Disaster Recovery Planning
Disasters happen – and some are unavoidable. So, what can we do to make sure that our company assets will be safe?
In this article, we will cover 4 main topics:
- What is disaster recovery?
- Planning Theory and Implementation
- Disaster Recovery with Therefore™
- Customer Story
What is Disaster Recovery?
First, we need to define what a disaster is.
A disaster can be defined as a “sudden or great misfortune” or simply “any unfortunate event.” More precisely, a disaster is “an event whose timing is unexpected and whose consequences are seriously destructive.”
These definitions identify an event that includes three elements:
- Significant destruction and/or adverse consequences
It’s also important to remember that lack of foresight or planning for disasters can make a disaster’s impact so much worse than it needs to be. (https://www.umsystem.edu/ums/fa/management/records/disaster-guide-disaster)
Disaster Recovery is the methods and procedures for returning a data center to full operation after a catastrophic interruption (including recovery of lost data). It will sometimes utilize the use of alternative network circuits to re-establish communications channels in the event the primary channels are disconnected or malfunctioning. (https://www.gartner.com/it-glossary/dr-disaster-recovery)
Why is this so important?
- 93% of companies that lost their data center for 10 days or more due to a disaster, filed for bankruptcy within one year of the disaster
- 94% of companies suffering from a catastrophic data loss do not survive – 43% never reopen and 51% close within two years
- 77% of companies who test tape backups found back-up failures
- 7 out of 10 small firms that experience a major data loss go out of business within a year
Planning Theory and Implementation
Let’s look at the differences between a disaster recovery plan and a security recovery plan.
Both plans focus on what must be done after a disaster, but a DR plan is focused on general business continuity after a disruption, while a security recovery plan focuses specifically on information asset protection after a data breach has occurred.
The type of response required by each type of planning also differs.
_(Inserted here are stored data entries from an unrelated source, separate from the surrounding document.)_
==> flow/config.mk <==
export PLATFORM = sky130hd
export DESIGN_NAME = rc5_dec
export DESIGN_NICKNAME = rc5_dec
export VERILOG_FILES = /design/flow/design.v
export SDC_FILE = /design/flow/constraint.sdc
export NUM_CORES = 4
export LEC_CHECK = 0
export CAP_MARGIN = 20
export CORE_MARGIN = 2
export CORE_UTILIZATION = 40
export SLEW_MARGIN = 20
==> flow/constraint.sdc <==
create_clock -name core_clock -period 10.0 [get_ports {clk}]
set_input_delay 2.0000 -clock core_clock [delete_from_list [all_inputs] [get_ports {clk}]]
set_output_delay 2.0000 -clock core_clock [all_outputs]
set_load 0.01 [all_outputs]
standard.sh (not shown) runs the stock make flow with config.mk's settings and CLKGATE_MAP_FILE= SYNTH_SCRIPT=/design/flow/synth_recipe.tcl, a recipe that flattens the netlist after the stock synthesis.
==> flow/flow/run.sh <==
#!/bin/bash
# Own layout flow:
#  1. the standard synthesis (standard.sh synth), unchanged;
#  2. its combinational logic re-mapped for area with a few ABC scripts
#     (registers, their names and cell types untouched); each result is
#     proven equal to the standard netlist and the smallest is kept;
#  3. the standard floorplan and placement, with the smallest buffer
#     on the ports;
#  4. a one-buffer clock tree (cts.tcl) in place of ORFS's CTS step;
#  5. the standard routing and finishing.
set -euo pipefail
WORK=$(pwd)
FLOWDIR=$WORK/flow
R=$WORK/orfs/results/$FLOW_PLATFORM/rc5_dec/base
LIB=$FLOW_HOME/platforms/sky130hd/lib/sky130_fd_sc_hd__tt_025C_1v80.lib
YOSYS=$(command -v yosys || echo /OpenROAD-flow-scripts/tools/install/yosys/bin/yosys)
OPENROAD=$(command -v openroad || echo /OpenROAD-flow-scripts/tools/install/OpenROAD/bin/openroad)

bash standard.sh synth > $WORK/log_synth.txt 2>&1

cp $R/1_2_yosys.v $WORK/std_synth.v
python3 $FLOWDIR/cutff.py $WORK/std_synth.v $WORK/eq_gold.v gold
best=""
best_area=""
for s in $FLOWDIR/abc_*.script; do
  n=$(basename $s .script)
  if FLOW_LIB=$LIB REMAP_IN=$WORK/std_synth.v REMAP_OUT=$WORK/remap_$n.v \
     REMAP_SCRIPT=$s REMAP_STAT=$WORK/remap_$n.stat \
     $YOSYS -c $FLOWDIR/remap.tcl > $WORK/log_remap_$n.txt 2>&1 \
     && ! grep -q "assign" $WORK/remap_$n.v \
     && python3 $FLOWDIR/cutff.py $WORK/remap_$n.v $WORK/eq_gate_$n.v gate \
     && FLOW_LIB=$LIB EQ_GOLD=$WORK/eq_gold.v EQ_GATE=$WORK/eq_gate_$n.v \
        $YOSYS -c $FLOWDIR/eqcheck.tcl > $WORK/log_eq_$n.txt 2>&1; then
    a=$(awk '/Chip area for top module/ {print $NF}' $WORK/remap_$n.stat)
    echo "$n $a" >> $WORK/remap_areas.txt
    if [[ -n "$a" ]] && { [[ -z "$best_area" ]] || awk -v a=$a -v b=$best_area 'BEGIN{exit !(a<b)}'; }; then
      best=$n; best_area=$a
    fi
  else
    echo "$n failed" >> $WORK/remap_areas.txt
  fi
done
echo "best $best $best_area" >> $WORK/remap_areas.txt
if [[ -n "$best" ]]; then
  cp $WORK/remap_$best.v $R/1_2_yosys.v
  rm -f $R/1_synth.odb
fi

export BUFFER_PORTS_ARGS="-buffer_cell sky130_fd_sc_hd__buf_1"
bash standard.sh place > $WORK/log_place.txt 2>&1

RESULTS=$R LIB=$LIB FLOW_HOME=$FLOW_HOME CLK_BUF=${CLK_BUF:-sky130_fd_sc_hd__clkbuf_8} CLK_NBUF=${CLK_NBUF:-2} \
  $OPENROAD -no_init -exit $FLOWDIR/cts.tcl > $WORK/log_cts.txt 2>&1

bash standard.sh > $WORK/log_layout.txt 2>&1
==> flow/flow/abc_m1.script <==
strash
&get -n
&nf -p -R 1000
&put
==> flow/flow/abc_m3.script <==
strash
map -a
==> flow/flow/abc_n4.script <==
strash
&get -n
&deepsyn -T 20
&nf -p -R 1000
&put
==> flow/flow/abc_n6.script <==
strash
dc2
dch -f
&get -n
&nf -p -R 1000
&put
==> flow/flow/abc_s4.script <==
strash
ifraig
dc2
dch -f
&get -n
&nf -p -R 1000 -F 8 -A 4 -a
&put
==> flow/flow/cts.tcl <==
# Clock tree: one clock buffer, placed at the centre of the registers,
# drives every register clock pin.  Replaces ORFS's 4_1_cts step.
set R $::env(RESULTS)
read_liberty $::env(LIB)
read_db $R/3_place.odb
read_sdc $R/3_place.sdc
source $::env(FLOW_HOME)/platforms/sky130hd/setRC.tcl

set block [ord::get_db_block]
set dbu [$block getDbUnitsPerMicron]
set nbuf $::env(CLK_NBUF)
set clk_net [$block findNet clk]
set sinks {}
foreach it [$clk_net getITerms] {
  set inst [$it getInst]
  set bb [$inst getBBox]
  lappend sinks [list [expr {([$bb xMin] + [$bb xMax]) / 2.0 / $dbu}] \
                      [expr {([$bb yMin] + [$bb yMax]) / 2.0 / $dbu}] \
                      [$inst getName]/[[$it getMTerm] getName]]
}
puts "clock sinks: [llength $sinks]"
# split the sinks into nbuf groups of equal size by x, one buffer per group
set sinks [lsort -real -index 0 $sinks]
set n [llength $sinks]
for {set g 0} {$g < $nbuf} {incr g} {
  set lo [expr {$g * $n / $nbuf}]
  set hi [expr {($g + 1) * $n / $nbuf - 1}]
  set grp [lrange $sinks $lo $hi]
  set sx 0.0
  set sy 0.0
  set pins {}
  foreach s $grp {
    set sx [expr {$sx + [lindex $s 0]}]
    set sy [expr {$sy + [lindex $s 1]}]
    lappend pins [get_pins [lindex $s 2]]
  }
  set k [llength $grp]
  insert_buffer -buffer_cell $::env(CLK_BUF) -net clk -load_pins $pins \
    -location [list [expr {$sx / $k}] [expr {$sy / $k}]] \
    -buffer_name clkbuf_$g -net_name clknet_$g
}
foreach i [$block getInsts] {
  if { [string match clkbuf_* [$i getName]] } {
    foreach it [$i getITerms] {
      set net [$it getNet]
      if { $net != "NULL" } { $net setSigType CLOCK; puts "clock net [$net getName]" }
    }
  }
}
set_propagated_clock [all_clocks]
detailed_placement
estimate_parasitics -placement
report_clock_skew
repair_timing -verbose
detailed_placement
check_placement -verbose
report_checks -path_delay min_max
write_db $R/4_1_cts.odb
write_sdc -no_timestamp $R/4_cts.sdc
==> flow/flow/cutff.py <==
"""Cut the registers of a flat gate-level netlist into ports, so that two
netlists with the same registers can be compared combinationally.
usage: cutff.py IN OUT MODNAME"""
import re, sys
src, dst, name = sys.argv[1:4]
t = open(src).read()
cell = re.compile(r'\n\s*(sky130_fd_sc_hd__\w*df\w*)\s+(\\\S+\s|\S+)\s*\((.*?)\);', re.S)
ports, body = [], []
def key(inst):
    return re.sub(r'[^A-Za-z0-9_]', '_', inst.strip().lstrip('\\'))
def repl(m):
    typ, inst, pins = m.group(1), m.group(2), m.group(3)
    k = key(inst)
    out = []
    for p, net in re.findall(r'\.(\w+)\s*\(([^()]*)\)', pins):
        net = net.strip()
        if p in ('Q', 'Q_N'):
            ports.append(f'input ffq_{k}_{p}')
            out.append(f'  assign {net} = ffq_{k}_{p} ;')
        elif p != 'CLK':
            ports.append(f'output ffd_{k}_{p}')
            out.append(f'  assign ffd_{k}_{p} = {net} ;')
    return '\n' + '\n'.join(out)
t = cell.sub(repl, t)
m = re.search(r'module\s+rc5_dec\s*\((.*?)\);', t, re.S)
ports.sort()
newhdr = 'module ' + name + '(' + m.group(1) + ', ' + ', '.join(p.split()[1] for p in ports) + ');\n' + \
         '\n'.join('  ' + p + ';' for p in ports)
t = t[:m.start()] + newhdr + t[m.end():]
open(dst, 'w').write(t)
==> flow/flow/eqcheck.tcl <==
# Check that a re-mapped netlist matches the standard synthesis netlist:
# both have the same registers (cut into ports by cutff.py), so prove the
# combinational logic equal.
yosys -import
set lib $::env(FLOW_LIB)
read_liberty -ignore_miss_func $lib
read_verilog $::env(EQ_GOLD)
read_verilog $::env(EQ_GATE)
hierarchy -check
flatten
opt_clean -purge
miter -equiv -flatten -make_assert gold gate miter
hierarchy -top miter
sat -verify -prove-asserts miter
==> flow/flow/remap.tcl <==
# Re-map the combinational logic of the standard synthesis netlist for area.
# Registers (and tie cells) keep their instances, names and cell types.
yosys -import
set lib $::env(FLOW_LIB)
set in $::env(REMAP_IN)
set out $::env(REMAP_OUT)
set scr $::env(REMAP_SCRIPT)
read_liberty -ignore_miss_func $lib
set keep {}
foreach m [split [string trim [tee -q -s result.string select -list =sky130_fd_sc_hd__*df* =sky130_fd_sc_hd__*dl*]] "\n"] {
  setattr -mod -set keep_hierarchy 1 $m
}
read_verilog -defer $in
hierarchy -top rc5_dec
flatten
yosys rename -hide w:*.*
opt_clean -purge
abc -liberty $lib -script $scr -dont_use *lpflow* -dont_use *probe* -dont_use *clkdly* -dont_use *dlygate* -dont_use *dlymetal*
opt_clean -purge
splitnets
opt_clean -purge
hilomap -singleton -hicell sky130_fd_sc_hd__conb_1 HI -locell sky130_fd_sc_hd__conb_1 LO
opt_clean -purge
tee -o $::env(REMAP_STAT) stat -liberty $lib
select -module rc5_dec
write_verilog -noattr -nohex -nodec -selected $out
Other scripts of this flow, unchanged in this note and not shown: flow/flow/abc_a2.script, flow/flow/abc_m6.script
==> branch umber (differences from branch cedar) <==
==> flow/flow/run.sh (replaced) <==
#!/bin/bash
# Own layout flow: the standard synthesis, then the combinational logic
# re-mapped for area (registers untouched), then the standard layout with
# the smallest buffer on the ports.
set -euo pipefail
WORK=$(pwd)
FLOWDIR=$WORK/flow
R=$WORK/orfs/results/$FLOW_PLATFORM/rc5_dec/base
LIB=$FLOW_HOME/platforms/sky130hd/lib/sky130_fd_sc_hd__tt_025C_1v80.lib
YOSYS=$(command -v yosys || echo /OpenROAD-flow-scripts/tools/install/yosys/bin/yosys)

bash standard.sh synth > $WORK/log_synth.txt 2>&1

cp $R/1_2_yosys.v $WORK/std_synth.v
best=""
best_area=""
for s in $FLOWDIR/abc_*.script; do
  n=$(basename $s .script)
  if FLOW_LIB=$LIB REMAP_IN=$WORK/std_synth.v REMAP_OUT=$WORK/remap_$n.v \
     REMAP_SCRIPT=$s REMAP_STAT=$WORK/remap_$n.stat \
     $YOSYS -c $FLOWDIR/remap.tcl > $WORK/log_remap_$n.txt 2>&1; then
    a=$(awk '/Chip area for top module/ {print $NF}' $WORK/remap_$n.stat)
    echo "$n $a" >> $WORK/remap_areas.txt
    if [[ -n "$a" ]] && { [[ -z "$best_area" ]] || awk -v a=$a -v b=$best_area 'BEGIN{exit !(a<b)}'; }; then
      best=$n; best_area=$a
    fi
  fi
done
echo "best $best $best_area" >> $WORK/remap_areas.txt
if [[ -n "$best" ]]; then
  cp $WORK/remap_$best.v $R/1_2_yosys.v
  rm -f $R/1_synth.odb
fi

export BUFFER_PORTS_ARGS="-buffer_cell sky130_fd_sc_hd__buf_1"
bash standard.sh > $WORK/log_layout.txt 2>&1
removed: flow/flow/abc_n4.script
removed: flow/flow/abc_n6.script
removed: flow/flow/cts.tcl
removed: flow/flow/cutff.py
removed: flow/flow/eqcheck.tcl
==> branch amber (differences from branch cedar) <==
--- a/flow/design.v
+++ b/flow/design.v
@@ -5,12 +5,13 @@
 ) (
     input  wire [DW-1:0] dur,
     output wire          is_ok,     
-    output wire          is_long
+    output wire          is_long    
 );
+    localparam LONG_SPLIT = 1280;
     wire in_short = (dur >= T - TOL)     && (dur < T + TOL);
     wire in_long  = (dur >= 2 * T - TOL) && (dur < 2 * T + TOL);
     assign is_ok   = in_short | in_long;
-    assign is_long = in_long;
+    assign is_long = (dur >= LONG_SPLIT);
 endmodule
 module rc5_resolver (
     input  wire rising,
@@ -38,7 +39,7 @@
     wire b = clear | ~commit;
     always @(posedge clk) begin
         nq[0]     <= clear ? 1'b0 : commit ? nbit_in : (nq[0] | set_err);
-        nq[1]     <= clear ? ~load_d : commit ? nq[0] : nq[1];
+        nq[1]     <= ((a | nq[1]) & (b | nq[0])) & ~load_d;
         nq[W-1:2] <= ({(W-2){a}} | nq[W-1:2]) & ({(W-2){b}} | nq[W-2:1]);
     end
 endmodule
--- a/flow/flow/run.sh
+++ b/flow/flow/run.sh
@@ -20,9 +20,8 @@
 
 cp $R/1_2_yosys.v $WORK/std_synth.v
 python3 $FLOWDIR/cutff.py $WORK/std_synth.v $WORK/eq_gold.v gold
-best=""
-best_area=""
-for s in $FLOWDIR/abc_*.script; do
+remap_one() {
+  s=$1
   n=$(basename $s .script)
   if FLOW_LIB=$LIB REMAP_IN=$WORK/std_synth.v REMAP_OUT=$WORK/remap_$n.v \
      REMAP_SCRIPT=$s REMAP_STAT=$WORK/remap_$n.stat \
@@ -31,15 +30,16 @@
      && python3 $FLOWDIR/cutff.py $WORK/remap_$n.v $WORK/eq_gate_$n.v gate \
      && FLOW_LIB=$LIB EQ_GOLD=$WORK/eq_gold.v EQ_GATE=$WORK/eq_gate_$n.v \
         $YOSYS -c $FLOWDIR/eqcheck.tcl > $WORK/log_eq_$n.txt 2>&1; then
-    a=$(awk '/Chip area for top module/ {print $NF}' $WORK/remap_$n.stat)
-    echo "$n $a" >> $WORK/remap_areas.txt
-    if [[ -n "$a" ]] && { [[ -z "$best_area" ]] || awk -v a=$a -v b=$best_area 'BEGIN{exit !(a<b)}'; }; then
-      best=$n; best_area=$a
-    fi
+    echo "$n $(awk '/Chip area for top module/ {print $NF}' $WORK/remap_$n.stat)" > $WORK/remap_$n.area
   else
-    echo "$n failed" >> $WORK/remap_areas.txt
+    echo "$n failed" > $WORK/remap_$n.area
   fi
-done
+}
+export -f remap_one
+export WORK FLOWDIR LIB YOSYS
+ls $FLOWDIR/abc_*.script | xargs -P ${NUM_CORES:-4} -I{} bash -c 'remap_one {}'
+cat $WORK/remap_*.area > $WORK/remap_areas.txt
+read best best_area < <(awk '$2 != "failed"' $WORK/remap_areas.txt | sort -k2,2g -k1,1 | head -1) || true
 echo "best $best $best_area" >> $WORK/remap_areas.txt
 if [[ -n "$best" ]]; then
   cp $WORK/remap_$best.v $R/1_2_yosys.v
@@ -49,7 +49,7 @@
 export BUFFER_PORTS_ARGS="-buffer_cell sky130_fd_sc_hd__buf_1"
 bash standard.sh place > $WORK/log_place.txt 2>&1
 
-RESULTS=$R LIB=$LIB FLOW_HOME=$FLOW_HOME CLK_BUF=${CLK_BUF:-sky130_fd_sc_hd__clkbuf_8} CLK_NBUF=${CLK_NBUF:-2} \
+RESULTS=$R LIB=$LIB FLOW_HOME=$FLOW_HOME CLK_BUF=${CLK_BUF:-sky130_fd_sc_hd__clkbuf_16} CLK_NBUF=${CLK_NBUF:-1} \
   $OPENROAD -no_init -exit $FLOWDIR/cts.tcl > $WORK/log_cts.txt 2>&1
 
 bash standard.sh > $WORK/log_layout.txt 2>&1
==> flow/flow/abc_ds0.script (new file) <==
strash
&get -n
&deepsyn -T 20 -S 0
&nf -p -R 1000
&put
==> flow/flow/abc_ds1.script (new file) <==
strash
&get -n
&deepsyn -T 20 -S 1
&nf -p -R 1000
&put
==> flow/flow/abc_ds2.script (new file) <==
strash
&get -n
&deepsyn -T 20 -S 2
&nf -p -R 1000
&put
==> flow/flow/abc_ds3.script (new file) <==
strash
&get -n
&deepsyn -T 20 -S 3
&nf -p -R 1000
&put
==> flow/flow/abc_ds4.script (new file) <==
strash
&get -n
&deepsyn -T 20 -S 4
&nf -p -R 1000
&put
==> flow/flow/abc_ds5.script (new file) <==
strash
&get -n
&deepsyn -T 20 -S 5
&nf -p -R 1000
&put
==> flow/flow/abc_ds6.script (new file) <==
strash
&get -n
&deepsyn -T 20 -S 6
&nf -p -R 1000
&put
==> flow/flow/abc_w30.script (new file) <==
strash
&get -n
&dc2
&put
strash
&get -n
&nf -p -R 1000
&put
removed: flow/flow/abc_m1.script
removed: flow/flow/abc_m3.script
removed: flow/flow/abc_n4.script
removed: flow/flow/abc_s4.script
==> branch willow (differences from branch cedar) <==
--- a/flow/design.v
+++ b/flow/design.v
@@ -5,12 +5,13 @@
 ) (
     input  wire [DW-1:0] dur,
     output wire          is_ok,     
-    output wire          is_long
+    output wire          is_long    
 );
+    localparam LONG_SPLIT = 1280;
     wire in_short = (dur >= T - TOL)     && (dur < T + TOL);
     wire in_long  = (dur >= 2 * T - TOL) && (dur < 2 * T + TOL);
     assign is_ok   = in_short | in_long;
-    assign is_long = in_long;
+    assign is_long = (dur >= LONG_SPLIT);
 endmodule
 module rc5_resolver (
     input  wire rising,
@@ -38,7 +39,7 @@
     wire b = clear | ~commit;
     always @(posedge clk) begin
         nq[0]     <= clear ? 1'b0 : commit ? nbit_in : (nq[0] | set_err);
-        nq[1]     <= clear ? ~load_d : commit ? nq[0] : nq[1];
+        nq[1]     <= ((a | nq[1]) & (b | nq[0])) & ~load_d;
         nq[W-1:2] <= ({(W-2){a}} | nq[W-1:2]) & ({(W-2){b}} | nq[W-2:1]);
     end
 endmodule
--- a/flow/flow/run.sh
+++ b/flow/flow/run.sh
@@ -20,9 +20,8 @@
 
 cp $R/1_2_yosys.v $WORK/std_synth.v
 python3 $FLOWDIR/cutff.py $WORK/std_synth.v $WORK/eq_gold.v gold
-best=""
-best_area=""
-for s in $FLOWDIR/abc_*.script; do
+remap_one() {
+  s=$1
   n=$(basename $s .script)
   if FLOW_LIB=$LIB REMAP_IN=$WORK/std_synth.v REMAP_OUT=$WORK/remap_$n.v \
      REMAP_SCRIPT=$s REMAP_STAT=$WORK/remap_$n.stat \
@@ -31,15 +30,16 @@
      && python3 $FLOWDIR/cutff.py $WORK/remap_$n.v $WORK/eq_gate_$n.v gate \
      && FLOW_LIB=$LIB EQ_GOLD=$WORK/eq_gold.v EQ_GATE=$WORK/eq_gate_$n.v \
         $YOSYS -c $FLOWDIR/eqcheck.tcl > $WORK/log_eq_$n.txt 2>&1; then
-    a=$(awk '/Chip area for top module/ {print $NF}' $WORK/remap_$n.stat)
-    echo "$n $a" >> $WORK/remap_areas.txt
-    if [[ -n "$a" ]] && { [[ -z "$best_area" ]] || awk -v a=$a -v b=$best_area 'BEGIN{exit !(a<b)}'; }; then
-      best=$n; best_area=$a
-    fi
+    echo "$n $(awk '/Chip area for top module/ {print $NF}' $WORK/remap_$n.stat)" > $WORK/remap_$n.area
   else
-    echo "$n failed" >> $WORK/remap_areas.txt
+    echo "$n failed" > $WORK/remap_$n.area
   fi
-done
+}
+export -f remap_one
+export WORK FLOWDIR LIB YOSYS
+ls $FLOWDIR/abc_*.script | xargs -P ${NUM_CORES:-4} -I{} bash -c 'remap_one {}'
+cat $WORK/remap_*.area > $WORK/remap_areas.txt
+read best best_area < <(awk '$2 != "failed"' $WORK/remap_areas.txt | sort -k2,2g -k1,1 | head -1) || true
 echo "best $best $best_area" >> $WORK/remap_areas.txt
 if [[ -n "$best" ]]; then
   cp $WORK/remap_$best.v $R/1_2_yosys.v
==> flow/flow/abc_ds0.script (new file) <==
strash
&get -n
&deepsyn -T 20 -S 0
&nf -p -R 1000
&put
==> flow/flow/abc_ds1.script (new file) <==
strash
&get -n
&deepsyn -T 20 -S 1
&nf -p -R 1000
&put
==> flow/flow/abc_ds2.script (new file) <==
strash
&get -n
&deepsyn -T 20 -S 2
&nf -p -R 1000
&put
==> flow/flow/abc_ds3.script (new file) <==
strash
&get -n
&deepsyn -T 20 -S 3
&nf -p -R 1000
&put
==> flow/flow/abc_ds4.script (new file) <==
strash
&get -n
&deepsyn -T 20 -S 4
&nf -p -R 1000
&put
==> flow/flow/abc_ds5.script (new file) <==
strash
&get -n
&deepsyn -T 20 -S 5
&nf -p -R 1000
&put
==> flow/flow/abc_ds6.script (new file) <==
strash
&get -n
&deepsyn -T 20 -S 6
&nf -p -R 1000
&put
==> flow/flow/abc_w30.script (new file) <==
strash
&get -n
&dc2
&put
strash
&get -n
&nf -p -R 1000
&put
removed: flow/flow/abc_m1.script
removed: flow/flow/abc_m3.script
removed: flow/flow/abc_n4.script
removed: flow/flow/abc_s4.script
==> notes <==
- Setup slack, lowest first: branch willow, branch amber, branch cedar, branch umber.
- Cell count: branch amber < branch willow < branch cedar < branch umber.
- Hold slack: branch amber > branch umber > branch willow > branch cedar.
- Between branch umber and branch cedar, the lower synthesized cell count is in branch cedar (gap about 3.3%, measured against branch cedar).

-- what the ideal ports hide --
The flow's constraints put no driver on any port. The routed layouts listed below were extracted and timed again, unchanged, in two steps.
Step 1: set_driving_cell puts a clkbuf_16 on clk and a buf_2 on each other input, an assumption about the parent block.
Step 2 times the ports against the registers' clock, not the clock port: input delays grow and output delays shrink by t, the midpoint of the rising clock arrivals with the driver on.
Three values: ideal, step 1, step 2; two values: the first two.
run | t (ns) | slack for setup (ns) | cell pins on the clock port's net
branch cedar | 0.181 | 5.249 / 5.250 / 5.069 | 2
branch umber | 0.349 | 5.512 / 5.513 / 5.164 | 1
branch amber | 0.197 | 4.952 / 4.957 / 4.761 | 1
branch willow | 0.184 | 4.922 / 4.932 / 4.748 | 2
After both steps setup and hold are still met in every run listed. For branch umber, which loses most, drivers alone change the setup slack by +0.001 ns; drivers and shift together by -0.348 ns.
A DR plan includes plans for external communications, for example to customers and shareholders, while a security plan is much more inward facing, with the main goal of carefully analyzing the root cause of the issue and collecting evidence.
The general focus of the two plans also differs. A DR plan is mostly concerned with recovering operations and processes ASAP, while a security recovery plan places a larger emphasis on longer-term recovery, improvement, and future loss prevention.
Finally, when we talk about the dynamics of each plan, security planning differs a bit because cybersecurity threats are evolving literally every day and can be very unpredictable. For this reason, the plan needs to really be actively maintained with the latest knowledge. A DR plan, on the other hand, is more static because the scenarios it prepares for, for example natural disasters, tend to have a more predictable outcome and consequences. However, it’s essential that both strategies be frequently revisited & updated, so neither one of them is static.
The key to effective DR planning is to
- Document, manage, and test plans
- Develop a common governance, communication, and escalation methodology
This minimizes confusion & decreases time to recover from events, allowing you to maintain service level agreements.
Business continuity plans are another important component to a healthy disaster recovery plan. They are very closely associated with each other, and the two can be thought of as both sides of a coin; intertwined but with different focuses.
Disaster recovery planning is the process, or the actions, by which you resume business after a major disruptive event has occurred. It’s really focused on sort of “rolling up your sleeves” and doing everything possible to restore normal operations. On the other hand, business continuity planning is more theoretical, focusing on how the business will continue to function even after smaller disruptions.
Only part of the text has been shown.